20 May 2020; MEMO: Over 150 well-known personalities from the Arab world have called for the release of Palestinian prisoners from Israeli jails and political prisoners from jails in Arab states, citing the coronavirus pandemic during imprisonment as a “double punishment”.
The Arab figures consist of diplomats, journalists, artists, academics, human rights activists and intellectuals, all of whom contributed to the call in a column published yesterday on the French-language political site Orient XXI.
The column called on Israel and the Arab states detaining prisoners of conscience to immediately and unconditionally release them, especially as “amid the pandemic, imprisonment becomes a double punishment.”
Among the signatories are Jordanian and Egyptian writers Ibrahim Nasrallah and Ahmed Nagy, the Moroccan, Palestinian-American and Tunisian academics Abdellah Hammoudi, Rashid Khalidi and Yadh Ben Achour, Tunisian composer and oud player Anouar Brahem, and the Lebanese singer Omaima El Khalil. Others, including Palestinian actor Saleh Bakri, Lebanese and Egyptian journalists Pierre Abi Saab and Khaled Al-Balshi, Palestinian politicians Hanan Ashrawi and Nabil Shaath, and Palestinian and Tunisian human rights defenders Omar Barghouti and Mokhtar Trifi, were also among the figures.
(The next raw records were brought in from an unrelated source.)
File: config.mk
export PLATFORM = sky130hd
export DESIGN_NAME = piso_tx
export DESIGN_NICKNAME = d
export VERILOG_FILES = /design/src/rtl/piso_tx.sv
export SDC_FILE = /design/constraint.sdc
export NUM_CORES = 1
export LEC_CHECK = 0
export BUFFER_PORTS_ARGS = -buffer_cell sky130_fd_sc_hd__buf_2
export CORE_MARGIN = 10
export CORE_UTILIZATION = 50
export DETAILED_ROUTE_END_ITERATION = 8
export PLACE_DENSITY_LB_ADDON = 0.25
export SYNTH_ARGS = -nofsm -noshare
export SYNTH_HDL_FRONTEND = slang
export SYNTH_SLANG_ARGS = --single-unit
File: constraint.sdc
create_clock -name clk -period 1.8 [get_ports clk]
set_input_delay 0.09 -clock clk [delete_from_list [all_inputs] [get_ports clk]]
set_output_delay 0.09 -clock clk [all_outputs]
set_load 0.01 [all_outputs]
File: src/rtl/piso_tx.sv
// piso_tx: parallel-in / serial-out transmitter.
// Takes one N-bit word per valid/ready handshake and shifts it out one bit
// per clock on sdo. sdo_valid/sdo_last frame the bits for a downstream
// deserializer. A word accepted in the last-bit cycle follows with no gap.
module piso_tx #(
    parameter int N         = 8,
    parameter bit MSB_FIRST = 1'b1
) (
    input  logic         clk,
    input  logic         reset_n,
    input  logic [N-1:0] din,
    input  logic         din_valid,
    output logic         din_ready,
    output logic         sdo,
    output logic         sdo_valid,
    output logic         sdo_last,
    output logic         busy
);

    localparam int           CW   = (N > 1) ? $clog2(N) : 1;
    localparam logic [CW-1:0] LAST = CW'(N - 1);

    typedef enum logic {
        IDLE  = 1'b0,
        SHIFT = 1'b1
    } state_t;

    state_t        r_state,     w_state_nxt;
    logic [N-1:0]  r_shreg,     w_shreg_nxt;
    logic [CW-1:0] r_cnt,       w_cnt_nxt;
    logic          r_din_ready, w_din_ready_nxt;
    logic          r_sdo_valid, w_sdo_valid_nxt;
    logic          r_sdo_last,  w_sdo_last_nxt;
    logic          w_accept;
    logic [N-1:0]  w_shifted;

    assign w_accept = din_valid & r_din_ready;

    // Move the word one position toward the output end, filling with zero.
    // Both slices are legal for every N >= 2.
    assign w_shifted = MSB_FIRST ? {r_shreg[N-2:0], 1'b0}
                                 : {1'b0, r_shreg[N-1:1]};

    // The output-end bit of the shift register is the serial output. It is a
    // flop output, and the register holds zero whenever idle, so sdo stays 0.
    assign sdo       = MSB_FIRST ? r_shreg[N-1] : r_shreg[0];
    assign sdo_valid = r_sdo_valid;
    assign sdo_last  = r_sdo_last;
    assign busy      = r_sdo_valid;
    assign din_ready = r_din_ready;

    // State, datapath and registered strobes. Reset clears them asynchronously,
    // so a frame in flight is aborted immediately.
    always_ff @(posedge clk or negedge reset_n) begin
        if (!reset_n) begin
            r_state     <= IDLE;
            r_shreg     <= '0;
            r_cnt       <= '0;
            r_din_ready <= 1'b0;
            r_sdo_valid <= 1'b0;
            r_sdo_last  <= 1'b0;
        end else begin
            r_state     <= w_state_nxt;
            r_shreg     <= w_shreg_nxt;
            r_cnt       <= w_cnt_nxt;
            r_din_ready <= w_din_ready_nxt;
            r_sdo_valid <= w_sdo_valid_nxt;
            r_sdo_last  <= w_sdo_last_nxt;
        end
    end

    // Next-state logic. The strobes and din_ready are computed from the next
    // state, so they line up with the bit that appears on sdo.
    always_comb begin
        w_state_nxt = r_state;
        w_shreg_nxt = r_shreg;
        w_cnt_nxt   = r_cnt;

        case (r_state)
            IDLE: begin
                if (w_accept) begin
                    w_state_nxt = SHIFT;
                    w_shreg_nxt = din;
                    w_cnt_nxt   = '0;
                end
            end
            SHIFT: begin
                if (r_cnt == LAST) begin
                    if (w_accept) begin
                        // Back-to-back: the next word's first bit follows
                        // directly after this frame's last bit.
                        w_shreg_nxt = din;
                        w_cnt_nxt   = '0;
                    end else begin
                        w_state_nxt = IDLE;
                        w_shreg_nxt = '0;
                        w_cnt_nxt   = '0;
                    end
                end else begin
                    w_shreg_nxt = w_shifted;
                    w_cnt_nxt   = r_cnt + 1'b1;
                end
            end
            default: begin
                w_state_nxt = IDLE;
                w_shreg_nxt = '0;
                w_cnt_nxt   = '0;
            end
        endcase

        w_sdo_valid_nxt = (w_state_nxt == SHIFT);
        w_sdo_last_nxt  = (w_state_nxt == SHIFT) && (w_cnt_nxt == LAST);
        // Ready while idle, and during the last bit so the next word can chain.
        w_din_ready_nxt = (w_state_nxt == IDLE) || w_sdo_last_nxt;
    end

endmodule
The column states that although the Israeli occupation and the Arab regimes have responded to previous international calls for prisoner releases and “announced the release of prisoners and carried out some releases, these have not extended to political prisoners.”
It also emphasised that there is no actual or significant difference between Palestinian prisoners of Israel and political prisoners of the Arab world, calling both a “community of fate”. One signatory, the former Palestinian Ambassador to France and to the European Union, Leila Shahid, stated: “The fight for freedom, citizenship and human rights has no nationality. In Palestine, in Morocco or in Egypt, it’s the same fight and we must all be united.”
An example used in this regard was Ramy Shaath, the coordinator of the Egyptian branch of the international Boycott, Divestment and Sanctions (BDS) movement against the Israeli occupation and products exploited by it. For almost a year, Shaath has been imprisoned by the Egyptian authorities, making him one of the prisoners of conscience the column demands to be released.
Vice-President of the International Federation for Human Rights, Hafidha Chekir, insisted: “The right of peoples to self-determination is an integral part of international human rights law and can suffer neither derogation nor alienation.” Supporting this human right and the release of prisoners who practiced it, he said, “is a noble and legitimate cause,” urging for “the immediate and unconditional release of Ramy as well as of all Palestinian prisoners and political detainees in the Arab region.”
During the current crisis caused by the coronavirus pandemic, a number of states in the Middle East – such as Egypt, Iran and Syria – have released thousands of prisoners over concerns of the respiratory virus spreading through prisons. These measures, however, have usually allowed the release of those who are near the end of their term and have not included prisoners detained for political reasons.